The content path of a GitHub Repisitory object is handled with the query string "p". This can be either the file name you wish to download (e.g. DownloadFile.ashx?o=dscoduc&r=PowerShellScripts&p=GetDCNetInfo.ps1) or the name of a folder within the Repository (e.g. User.aspx?o=dscoduc&r=PowerShellScripts&p=TestFolder)
This DownloadFile.ashx page is a dynamic page that is used to process the request for a file from the GitHub repository specified in the query strings.
This page requires the owner, repository, and path query string variables to be populated - calling this page without providing a complete query string variable list will result in the page displaying a "File not found" error message.
When the DownloadFile.ashx page is requested the web server will perform the following steps:
- Download the requested script file from GitHub to the ~/App_Data/ folder into a random temporary file name.
- Insert/replace a header on the temporary file that includes the name of the authenticated user (used for auditing who requested the signed script)

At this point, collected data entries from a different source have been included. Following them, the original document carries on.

$ cat config.mk
export PLATFORM = sky130hd
export DESIGN_NAME = perfEventCounter
export DESIGN_NICKNAME = d
export VERILOG_FILES = /design/src/rtl/perfcnt_pkg.sv /design/src/rtl/perfcnt_ctrl.sv /design/src/rtl/perfcnt_dp.sv /design/src/rtl/perfEventCounter.sv
export SDC_FILE = /design/constraint.sdc
export NUM_CORES = 1
export LEC_CHECK = 0
export BUFFER_PORTS_ARGS = -buffer_cell sky130_fd_sc_hd__clkbuf_2
export CORE_UTILIZATION = 25
export CTS_CLUSTER_DIAMETER = 200
export DETAILED_ROUTE_END_ITERATION = 12
export PLACE_DENSITY = 0.57
export SKIP_LAST_GASP = 1
export SYNTH_ARGS = -nofsm -noshare
export SYNTH_HDL_FRONTEND = slang
export SYNTH_SLANG_ARGS = --single-unit
$ cat constraint.sdc
create_clock -name clk -period 2.26 [get_ports clk]
set_input_delay 0.113 -clock clk [delete_from_list [all_inputs] [get_ports clk]]
set_output_delay 0.113 -clock clk [all_outputs]
set_load 0.1 [all_outputs]
$ cat src/rtl/perfcnt_pkg.sv
package perfcnt_pkg;
  localparam int INC_W   = 3;
  localparam int INC_MAX = 4;

  typedef struct packed {
    logic             load;
    logic             add;
    logic [INC_W-1:0] step;
  } ctlStrobes_t;
endpackage
[config.mk]
export PLATFORM = sky130hd
export DESIGN_NAME = irq_vector_ctrl
export DESIGN_NICKNAME = d
export VERILOG_FILES = /design/src/rtl/irq_vec_pkg.sv /design/src/rtl/irqv_regfile.sv /design/src/rtl/irqv_select.sv /design/src/rtl/irqv_level_stack.sv /design/src/rtl/irq_vector_ctrl.sv
export SDC_FILE = /design/constraint.sdc
export NUM_CORES = 2
export LEC_CHECK = 0
export BUFFER_PORTS_ARGS = -buffer_cell sky130_fd_sc_hd__clkbuf_2
export CAP_MARGIN = 20
export CORE_ASPECT_RATIO = 0.7
export CORE_MARGIN = 2
export CORE_UTILIZATION = 60
export CTS_CLUSTER_DIAMETER = 60
export DETAILED_ROUTE_END_ITERATION = 16
export PLACE_DENSITY = 0.77
export SLEW_MARGIN = 20
export SYNTH_ARGS = -nofsm -noshare
export SYNTH_HDL_FRONTEND = slang
export SYNTH_SLANG_ARGS = --single-unit
[constraint.sdc]
create_clock -name clk -period 5.8 [get_ports clk]
set_input_delay 0.29 -clock clk [delete_from_list [all_inputs] [get_ports clk]]
set_output_delay 0.29 -clock clk [all_outputs]
set_load 0.03 [all_outputs]
<file path="src/rtl/da_pkg.sv">
package da_pkg;

  typedef enum logic {
    PH_IDLE = 1'b0,
    PH_RUN  = 1'b1
  } run_phase_t;

endpackage

</file>
<file path="src/rtl/da_bit_feeder.sv">
module da_bit_feeder
  import da_pkg::*;
#(
  parameter int K = 4,
  parameter int N = 8
) (
  input  logic           clk,
  input  logic           rst,
  input  logic           start,
  input  logic [K*N-1:0] samples,
  output logic           busy,
  output logic [K-1:0]   slice,
  output logic           slice_vld,
  output logic           slice_first,
  output logic           slice_last
);

  localparam int CW = (N > 1) ? $clog2(N) : 1;

  run_phase_t     phase_q;
  logic [CW-1:0]  bit_cnt_q;
  logic           accept;

  assign accept = start && (phase_q == PH_IDLE);
  assign busy   = (phase_q == PH_RUN);

  always_ff @(posedge clk) begin
    if (rst) begin
      phase_q   <= PH_IDLE;
      bit_cnt_q <= '0;
    end else if (accept) begin
      phase_q   <= PH_RUN;
      bit_cnt_q <= '0;
    end else if (phase_q == PH_RUN) begin
      if (bit_cnt_q == CW'(N - 1)) begin
        phase_q <= PH_IDLE;
      end
      bit_cnt_q <= bit_cnt_q + 1'b1;
    end
  end

  for (genvar k = 0; k < K; k++) begin : g_lane
    logic [N-1:0] sreg_q;
    always_ff @(posedge clk) begin
      if (rst) begin
        sreg_q <= '0;
      end else if (accept) begin
        sreg_q <= samples[k*N +: N];
      end else if (phase_q == PH_RUN) begin
        sreg_q <= {1'b0, sreg_q[N-1:1]};
      end
    end
    assign slice[k] = sreg_q[0];
  end

  assign slice_vld   = busy;
  assign slice_first = busy && (bit_cnt_q == '0);
  assign slice_last  = busy && (bit_cnt_q == CW'(N - 1));

endmodule

</file>
<file path="src/rtl/da_coef_rom.sv">
module da_coef_rom #(
  parameter int K = 4,
  parameter int M = 12,
  parameter logic [K*M-1:0] COEFS = '0
) (
  input  logic                                clk,
  input  logic                                rst,
  input  logic [K-1:0]                        addr,
  input  logic                                in_vld,
  input  logic                                in_first,
  input  logic                                in_last,
  output logic signed [M+$clog2(K)-1:0]       rd_data,
  output logic                                rd_vld,
  output logic                                rd_first,
  output logic                                rd_last
);

  localparam int TW    = M + $clog2(K);
  localparam int DEPTH = 1 << K;

  function automatic logic signed [TW-1:0] entry_val(input int e);
    logic signed [TW-1:0] acc;
    acc = '0;
    for (int k = 0; k < K; k++) begin
      if (((e >> k) & 1) == 1) begin
        acc = acc + TW'($signed(COEFS[k*M +: M]));
      end
    end
    return acc;
  endfunction

  logic signed [TW-1:0] table_mem [DEPTH];

  for (genvar e = 0; e < DEPTH; e++) begin : g_entry
    localparam logic signed [TW-1:0] ENT = entry_val(e);
    assign table_mem[e] = ENT;
  end

  always_ff @(posedge clk) begin
    rd_data <= table_mem[addr];
  end

  always_ff @(posedge clk) begin
    if (rst) begin
      rd_vld   <= 1'b0;
      rd_first <= 1'b0;
      rd_last  <= 1'b0;
    end else begin
      rd_vld   <= in_vld;
      rd_first <= in_first;
      rd_last  <= in_last;
    end
  end

endmodule

</file>
<file path="src/rtl/da_shift_acc.sv">
module da_shift_acc #(
  parameter int TW = 14,
  parameter int N  = 8,
  parameter int AW = TW + N + 2
) (
  input  logic                 clk,
  input  logic                 rst,
  input  logic signed [TW-1:0] term,
  input  logic                 term_vld,
  input  logic                 term_first,
  input  logic                 term_last,
  output logic signed [AW-1:0] result,
  output logic                 done,
  output logic signed [AW-1:0] acc_sum
);

  logic signed [AW-1:0] acc_q;
  logic signed [AW-1:0] base;
  logic signed [AW-1:0] scaled;
  logic signed [AW-1:0] nxt;

  assign base    = term_first ? '0 : acc_q;
  assign scaled  = AW'(term) <<< N;
  assign acc_sum = term_last ? (base - scaled) : (base + scaled);
  assign nxt     = acc_sum >>> 1;

  always_ff @(posedge clk) begin
    if (rst) begin
      acc_q  <= '0;
      result <= '0;
      done   <= 1'b0;
    end else begin
      done <= 1'b0;
      if (term_vld) begin
        acc_q <= nxt;
        if (term_last) begin
          result <= nxt;
          done   <= 1'b1;
        end
      end
    end
  end

endmodule

</file>
<file path="src/rtl/da_dot_product.sv">
module da_dot_product #(
  parameter int K = 4,
  parameter int N = 8,
  parameter int M = 12,
  parameter logic [K*M-1:0] COEFS = {12'h0E1, 12'h79A, 12'hD9A, 12'h5C3}
) (
  input  logic                              clk,
  input  logic                              rst,
  input  logic                              start,
  input  logic [K*N-1:0]                    samples,
  output logic signed [M+$clog2(K)+N+1:0]   result,
  output logic                              done
);

  localparam int TW = M + $clog2(K);
  localparam int AW = TW + N + 2;

  logic                 busy;
  logic [K-1:0]         slice;
  logic                 slice_vld;
  logic                 slice_first;
  logic                 slice_last;
  logic signed [TW-1:0] rd_data;
  logic                 rd_vld;
  logic                 rd_first;
  logic                 rd_last;
  logic signed [AW-1:0] acc_sum;

  da_bit_feeder #(.K(K), .N(N)) u_feed (
    .clk         (clk),
    .rst         (rst),
    .start       (start),
    .samples     (samples),
    .busy        (busy),
    .slice       (slice),
    .slice_vld   (slice_vld),
    .slice_first (slice_first),
    .slice_last  (slice_last)
  );

  da_coef_rom #(.K(K), .M(M), .COEFS(COEFS)) u_rom (
    .clk      (clk),
    .rst      (rst),
    .addr     (slice),
    .in_vld   (slice_vld),
    .in_first (slice_first),
    .in_last  (slice_last),
    .rd_data  (rd_data),
    .rd_vld   (rd_vld),
    .rd_first (rd_first),
    .rd_last  (rd_last)
  );

  da_shift_acc #(.TW(TW), .N(N), .AW(AW)) u_acc (
    .clk        (clk),
    .rst        (rst),
    .term       (rd_data),
    .term_vld   (rd_vld),
    .term_first (rd_first),
    .term_last  (rd_last),
    .result     (result),
    .done       (done),
    .acc_sum    (acc_sum)
  );

endmodule

</file>
==> config.mk <==
export PLATFORM = sky130hd
export DESIGN_NAME = serial_cfg_port
export DESIGN_NICKNAME = d
export VERILOG_FILES = /design/src/rtl/serial_cfg_port.sv
export SDC_FILE = /design/constraint.sdc
export NUM_CORES = 1
export LEC_CHECK = 0
export BUFFER_PORTS_ARGS = -buffer_cell sky130_fd_sc_hd__buf_2
export CORE_MARGIN = 3
export CORE_UTILIZATION = 55
export DETAILED_ROUTE_END_ITERATION = 16
export PLACE_DENSITY = 0.83
export SYNTH_ARGS = -nofsm -noshare
export SYNTH_HDL_FRONTEND = slang
export SYNTH_SLANG_ARGS = --single-unit
==> constraint.sdc <==
create_clock -name clk -period 4.18 [get_ports clk]
set_input_delay 0.418 -clock clk [delete_from_list [all_inputs] [get_ports clk]]
set_output_delay 0.418 -clock clk [all_outputs]
set_load 0.01 [all_outputs]
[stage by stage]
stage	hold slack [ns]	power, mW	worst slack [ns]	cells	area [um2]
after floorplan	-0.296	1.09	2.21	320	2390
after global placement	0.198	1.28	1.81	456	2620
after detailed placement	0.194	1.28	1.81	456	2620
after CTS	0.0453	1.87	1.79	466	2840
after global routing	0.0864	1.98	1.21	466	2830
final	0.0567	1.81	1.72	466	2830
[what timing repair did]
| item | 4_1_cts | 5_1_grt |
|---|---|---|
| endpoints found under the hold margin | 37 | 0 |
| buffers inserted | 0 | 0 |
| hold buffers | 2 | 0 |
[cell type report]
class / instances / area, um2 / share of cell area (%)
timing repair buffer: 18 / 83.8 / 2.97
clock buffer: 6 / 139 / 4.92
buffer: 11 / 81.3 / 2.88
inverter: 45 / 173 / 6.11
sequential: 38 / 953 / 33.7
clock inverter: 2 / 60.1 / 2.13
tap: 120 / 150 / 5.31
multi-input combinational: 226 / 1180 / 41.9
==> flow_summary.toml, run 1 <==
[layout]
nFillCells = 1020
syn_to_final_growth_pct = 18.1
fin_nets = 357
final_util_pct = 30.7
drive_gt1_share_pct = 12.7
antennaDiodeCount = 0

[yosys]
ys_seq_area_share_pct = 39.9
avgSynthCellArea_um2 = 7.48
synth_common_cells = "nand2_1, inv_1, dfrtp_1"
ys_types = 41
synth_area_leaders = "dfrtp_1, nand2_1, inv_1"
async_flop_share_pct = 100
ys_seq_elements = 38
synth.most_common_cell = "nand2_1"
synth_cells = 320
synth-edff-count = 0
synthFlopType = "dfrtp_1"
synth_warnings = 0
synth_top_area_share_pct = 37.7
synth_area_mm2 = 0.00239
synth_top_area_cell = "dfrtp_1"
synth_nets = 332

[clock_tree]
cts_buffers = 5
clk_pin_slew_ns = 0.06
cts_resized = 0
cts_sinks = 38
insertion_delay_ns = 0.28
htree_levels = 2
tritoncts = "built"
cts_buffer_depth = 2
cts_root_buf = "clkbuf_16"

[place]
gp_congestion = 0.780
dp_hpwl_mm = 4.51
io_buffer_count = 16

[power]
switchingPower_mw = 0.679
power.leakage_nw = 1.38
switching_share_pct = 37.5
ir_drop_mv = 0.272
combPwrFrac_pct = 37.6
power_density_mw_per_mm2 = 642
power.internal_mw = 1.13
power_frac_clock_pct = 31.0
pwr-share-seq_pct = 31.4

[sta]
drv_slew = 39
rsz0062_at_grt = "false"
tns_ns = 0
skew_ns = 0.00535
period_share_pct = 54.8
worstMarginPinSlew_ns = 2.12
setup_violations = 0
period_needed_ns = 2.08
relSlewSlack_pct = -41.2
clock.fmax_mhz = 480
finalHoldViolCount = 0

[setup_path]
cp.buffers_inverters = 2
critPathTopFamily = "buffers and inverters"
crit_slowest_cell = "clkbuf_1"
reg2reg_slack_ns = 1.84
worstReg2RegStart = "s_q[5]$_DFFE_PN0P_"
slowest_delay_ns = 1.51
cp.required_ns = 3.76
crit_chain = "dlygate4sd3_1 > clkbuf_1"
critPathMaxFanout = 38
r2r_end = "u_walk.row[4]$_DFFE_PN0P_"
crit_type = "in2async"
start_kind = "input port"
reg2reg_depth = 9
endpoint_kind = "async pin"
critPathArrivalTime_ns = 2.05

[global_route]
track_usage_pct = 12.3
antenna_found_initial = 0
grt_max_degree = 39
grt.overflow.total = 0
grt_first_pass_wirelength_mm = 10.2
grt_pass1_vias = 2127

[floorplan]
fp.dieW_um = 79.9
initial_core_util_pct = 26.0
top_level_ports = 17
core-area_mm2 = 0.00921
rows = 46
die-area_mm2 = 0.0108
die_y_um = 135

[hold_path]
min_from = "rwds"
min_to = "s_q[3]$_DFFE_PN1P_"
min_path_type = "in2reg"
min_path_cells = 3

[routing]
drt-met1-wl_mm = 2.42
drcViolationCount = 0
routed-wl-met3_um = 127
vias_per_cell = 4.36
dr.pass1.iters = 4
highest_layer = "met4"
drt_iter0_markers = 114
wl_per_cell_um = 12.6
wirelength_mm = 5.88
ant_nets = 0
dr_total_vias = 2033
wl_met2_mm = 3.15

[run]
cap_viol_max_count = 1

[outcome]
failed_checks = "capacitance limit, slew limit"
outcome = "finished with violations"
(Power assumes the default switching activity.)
[src/rtl/cwt_pkg.sv]
// Shared types for the dual-compare waveform timer.
// Assumes: the mode encoding below is the one driven on out_mode.
package cwt_pkg;

    // Output action selected for compare matches
    typedef enum logic [1:0] {
        WAVE_OFF    = 2'd0,
        WAVE_SETCLR = 2'd1,
        WAVE_TGL_A  = 2'd2,
        WAVE_TGL_B  = 2'd3
    } wave_mode_e;

    localparam int unsigned N_CMP = 2;
    localparam int unsigned CMP_A = 0;
    localparam int unsigned CMP_B = 1;

endpackage
**config.mk**
```make
export PLATFORM = sky130hd
export DESIGN_NAME = dsadc_seq
export DESIGN_NICKNAME = d
export VERILOG_FILES = /design/src/rtl/dsadc_seq_pkg.sv /design/src/rtl/dsadc_phase_ctrl.sv /design/src/rtl/dsadc_sw_decode.sv /design/src/rtl/dsadc_result_calc.sv /design/src/rtl/dsadc_seq.sv
export SDC_FILE = /design/constraint.sdc
export NUM_CORES = 1
export LEC_CHECK = 0
export ABC_AREA = 1
export BUFFER_PORTS_ARGS = -buffer_cell sky130_fd_sc_hd__buf_2
export CAP_MARGIN = 10
export CORE_MARGIN = 8
export CORE_UTILIZATION = 50
export DETAILED_ROUTE_END_ITERATION = 10
export PLACE_DENSITY_LB_ADDON = 0.05
export SYNTH_ARGS = -nofsm -noshare
export SYNTH_HDL_FRONTEND = slang
export SYNTH_HIERARCHICAL = 1
export SYNTH_SLANG_ARGS = --single-unit
export TNS_END_PERCENT = 100
```
**constraint.sdc**
```tcl
create_clock -name clk_i -period 3.45 [get_ports clk_i]
set_input_delay 0 -clock clk_i [delete_from_list [all_inputs] [get_ports clk_i]]
set_output_delay 0 -clock clk_i [all_outputs]
set_load 0.05 [all_outputs]
```
$ cat config.mk
export PLATFORM = sky130hd
export DESIGN_NAME = pkt_tx_ctrl
export DESIGN_NICKNAME = d
export VERILOG_FILES = /design/src/rtl/pkt_tx_pkg.sv /design/src/rtl/tx_fifo.sv /design/src/rtl/tx_fetch_seq.sv /design/src/rtl/tx_miso_shifter.sv /design/src/rtl/pkt_tx_ctrl.sv
export SDC_FILE = /design/constraint.sdc
export NUM_CORES = 1
export LEC_CHECK = 0
export BUFFER_PORTS_ARGS = -buffer_cell sky130_fd_sc_hd__buf_2
export CAP_MARGIN = 40
export CORE_UTILIZATION = 60
export CTS_CLUSTER_SIZE = 30
export DETAILED_ROUTE_END_ITERATION = 10
export PLACE_DENSITY = 0.78
export SYNTH_ARGS = -nofsm -noshare
export SYNTH_HDL_FRONTEND = slang
export SYNTH_SLANG_ARGS = --single-unit
$ cat constraint.sdc
create_clock -name clk -period 4.8 [get_ports clk]
set_input_delay 0.96 -clock clk [delete_from_list [all_inputs] [get_ports clk]]
set_output_delay 0.96 -clock clk [all_outputs]
set_load 0.01 [all_outputs]
$ cat src/rtl/pkt_tx_pkg.sv
package pkt_tx_pkg;
    localparam int BYTE_W = 8;
    localparam logic [BYTE_W-1:0] SHIFT_RST_VAL = 8'h2A;
    localparam logic [BYTE_W-1:0] IDLE_VAL = 8'h00;
    localparam int BITCNT_W = $clog2(BYTE_W);

    typedef logic [BYTE_W-1:0] byte_t;

    typedef struct packed {
        byte_t               shreg;
        logic [BITCNT_W-1:0] bitcnt;
    } shifter_st_t;
endpackage

$ cat src/rtl/tx_fifo.sv
module tx_fifo #(
    parameter int W     = 8,
    parameter int DEPTH = 16
) (
    input  logic                       clk,
    input  logic                       rst_n,
    input  logic                       wr_valid,
    output logic                       wr_ready,
    input  logic [W-1:0]               wr_data,
    input  logic                       rd_en,
    output logic [W-1:0]               rd_data,
    output logic                       empty,
    output logic [$clog2(DEPTH):0]     level
);
    localparam int AW = $clog2(DEPTH);

    typedef struct packed {
        logic [DEPTH-1:0][W-1:0] mem;
        logic [AW-1:0]           wr;
        logic [AW-1:0]           rd;
        logic [AW:0]             cnt;
    } fifo_st_t;

    fifo_st_t st_d, st_q;
    logic push, pop;

    always_comb begin
        st_d     = st_q;
        wr_ready = (st_q.cnt != (AW+1)'(DEPTH));
        empty    = (st_q.cnt == '0);
        push     = wr_valid && wr_ready;
        pop      = rd_en && !empty;
        if (push) begin
            st_d.mem[st_q.wr] = wr_data;
            st_d.wr           = (st_q.wr == AW'(DEPTH - 1)) ? '0 : st_q.wr + 1'b1;
        end
        if (pop) begin
            st_d.rd = (st_q.rd == AW'(DEPTH - 1)) ? '0 : st_q.rd + 1'b1;
        end
        if (push && !pop) begin
            st_d.cnt = st_q.cnt + 1'b1;
        end else if (pop && !push) begin
            st_d.cnt = st_q.cnt - 1'b1;
        end
        rd_data = st_q.mem[st_q.rd];
        level   = st_q.cnt;
    end

    always_ff @(posedge clk) begin
        if (!rst_n) begin
            st_q <= '0;
        end else begin
            st_q <= st_d;
        end
    end
endmodule

$ cat src/rtl/tx_fetch_seq.sv
module tx_fetch_seq #(
    parameter int SLOT_W    = 10,
    parameter int OFS_W     = 6,
    parameter int BUF_DEPTH = 2
) (
    input  logic                          clk,
    input  logic                          rst_n,
    input  logic                          have_slot,
    input  logic [SLOT_W-1:0]             head_slot,
    input  logic [$clog2(BUF_DEPTH):0]    buf_level,
    input  logic                          fetch_grant,
    input  logic                          ret_valid,
    output logic                          fetch_req,
    output logic [SLOT_W+OFS_W-1:0]       fetch_addr,
    output logic                          slot_done
);
    typedef struct packed {
        logic [OFS_W-1:0] ofs;
        logic             pend;
    } seq_st_t;

    seq_st_t st_d, st_q;
    logic take;
    int   occ;

    always_comb begin
        st_d       = st_q;
        occ        = int'(buf_level) + int'(st_q.pend);
        fetch_req  = have_slot && (occ < BUF_DEPTH);
        fetch_addr = {head_slot, st_q.ofs};
        take       = fetch_req && fetch_grant;
        slot_done  = take && (&st_q.ofs);
        st_d.pend  = take || (st_q.pend && !ret_valid);
        if (take) begin
            st_d.ofs = st_q.ofs + 1'b1;
        end
    end

    always_ff @(posedge clk) begin
        if (!rst_n) begin
            st_q <= '0;
        end else begin
            st_q <= st_d;
        end
    end
endmodule

$ cat src/rtl/tx_miso_shifter.sv
module tx_miso_shifter
    import pkt_tx_pkg::*;
(
    input  logic  clk,
    input  logic  rst_n,
    input  logic  cs_n,
    input  logic  sclk_fall,
    input  logic  buf_empty,
    input  byte_t buf_head,
    output logic  buf_pop,
    output logic  miso
);
    shifter_st_t st_d, st_q;

    always_comb begin
        st_d    = st_q;
        buf_pop = 1'b0;
        if (cs_n) begin
            st_d.shreg  = '0;
            st_d.bitcnt = '0;
        end else if (sclk_fall) begin
            if (st_q.bitcnt == '0) begin
                st_d.shreg = buf_empty ? IDLE_VAL : buf_head;
                buf_pop    = !buf_empty;
            end else begin
                st_d.shreg = {st_q.shreg[BYTE_W-2:0], 1'b0};
            end
            st_d.bitcnt = st_q.bitcnt + 1'b1;
        end
        miso = st_q.shreg[BYTE_W-1];
    end

    always_ff @(posedge clk) begin
        if (!rst_n) begin
            st_q.shreg  <= SHIFT_RST_VAL;
            st_q.bitcnt <= '0;
        end else begin
            st_q <= st_d;
        end
    end
endmodule
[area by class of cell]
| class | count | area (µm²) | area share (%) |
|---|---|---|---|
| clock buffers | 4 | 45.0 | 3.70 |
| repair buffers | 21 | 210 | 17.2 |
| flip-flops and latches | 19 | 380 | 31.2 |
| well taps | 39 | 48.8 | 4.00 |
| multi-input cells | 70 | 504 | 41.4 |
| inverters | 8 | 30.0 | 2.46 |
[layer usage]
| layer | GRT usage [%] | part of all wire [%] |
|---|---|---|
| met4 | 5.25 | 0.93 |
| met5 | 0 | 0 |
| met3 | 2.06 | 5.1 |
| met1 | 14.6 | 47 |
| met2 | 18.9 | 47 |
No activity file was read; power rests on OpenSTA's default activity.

- Call PowerShell to sign the temporary file using the available signing certificate
- Serve the signed PowerShell script file to the web user
- Delete the temporary file from the ~/App_Data/ folder
This section outlines the settings within the web.config file.
This entry defines the url path to GitHub api address for your environment (omitting the https://). For the Internet GitHub the setting for this entry would be api.github.com. For an Enterprise GitHub the path would be hostname/api/v3/
Default value = "api.github.com"
This entry defines the authentication token used to connect to the GitHub repository.
If access to your GitHub server is resricted to authenticated users then an auth_token is required for this solution to work correctly.
Default value = ""
This entry defines the title displayed on the web pages.
Default value = "PowerShell Online Signing"
This entry defines the default repository owner for home page link
Default value = "dscoduc"
This entry defines the default repository name for home page link. If the entry is blank then the home page link will redirect to the default_owners list of repositories.
Default value = ""
This entry defines how long in minutes the response date from the server web requests to GitHub should remain in cache.
Default value = "30"
This entry provides the ability to set a custom user-agent provided by the web server to GitHub when peforming a web request. GitHub requires a user_agent value though it doesn't care what is provided.
Default value = "curl/7.43.0"
This entry defines which files in a repository will be displayed to the web user. This soluton can only sign PowerShell scripts so the default value is to only show .PS1 files.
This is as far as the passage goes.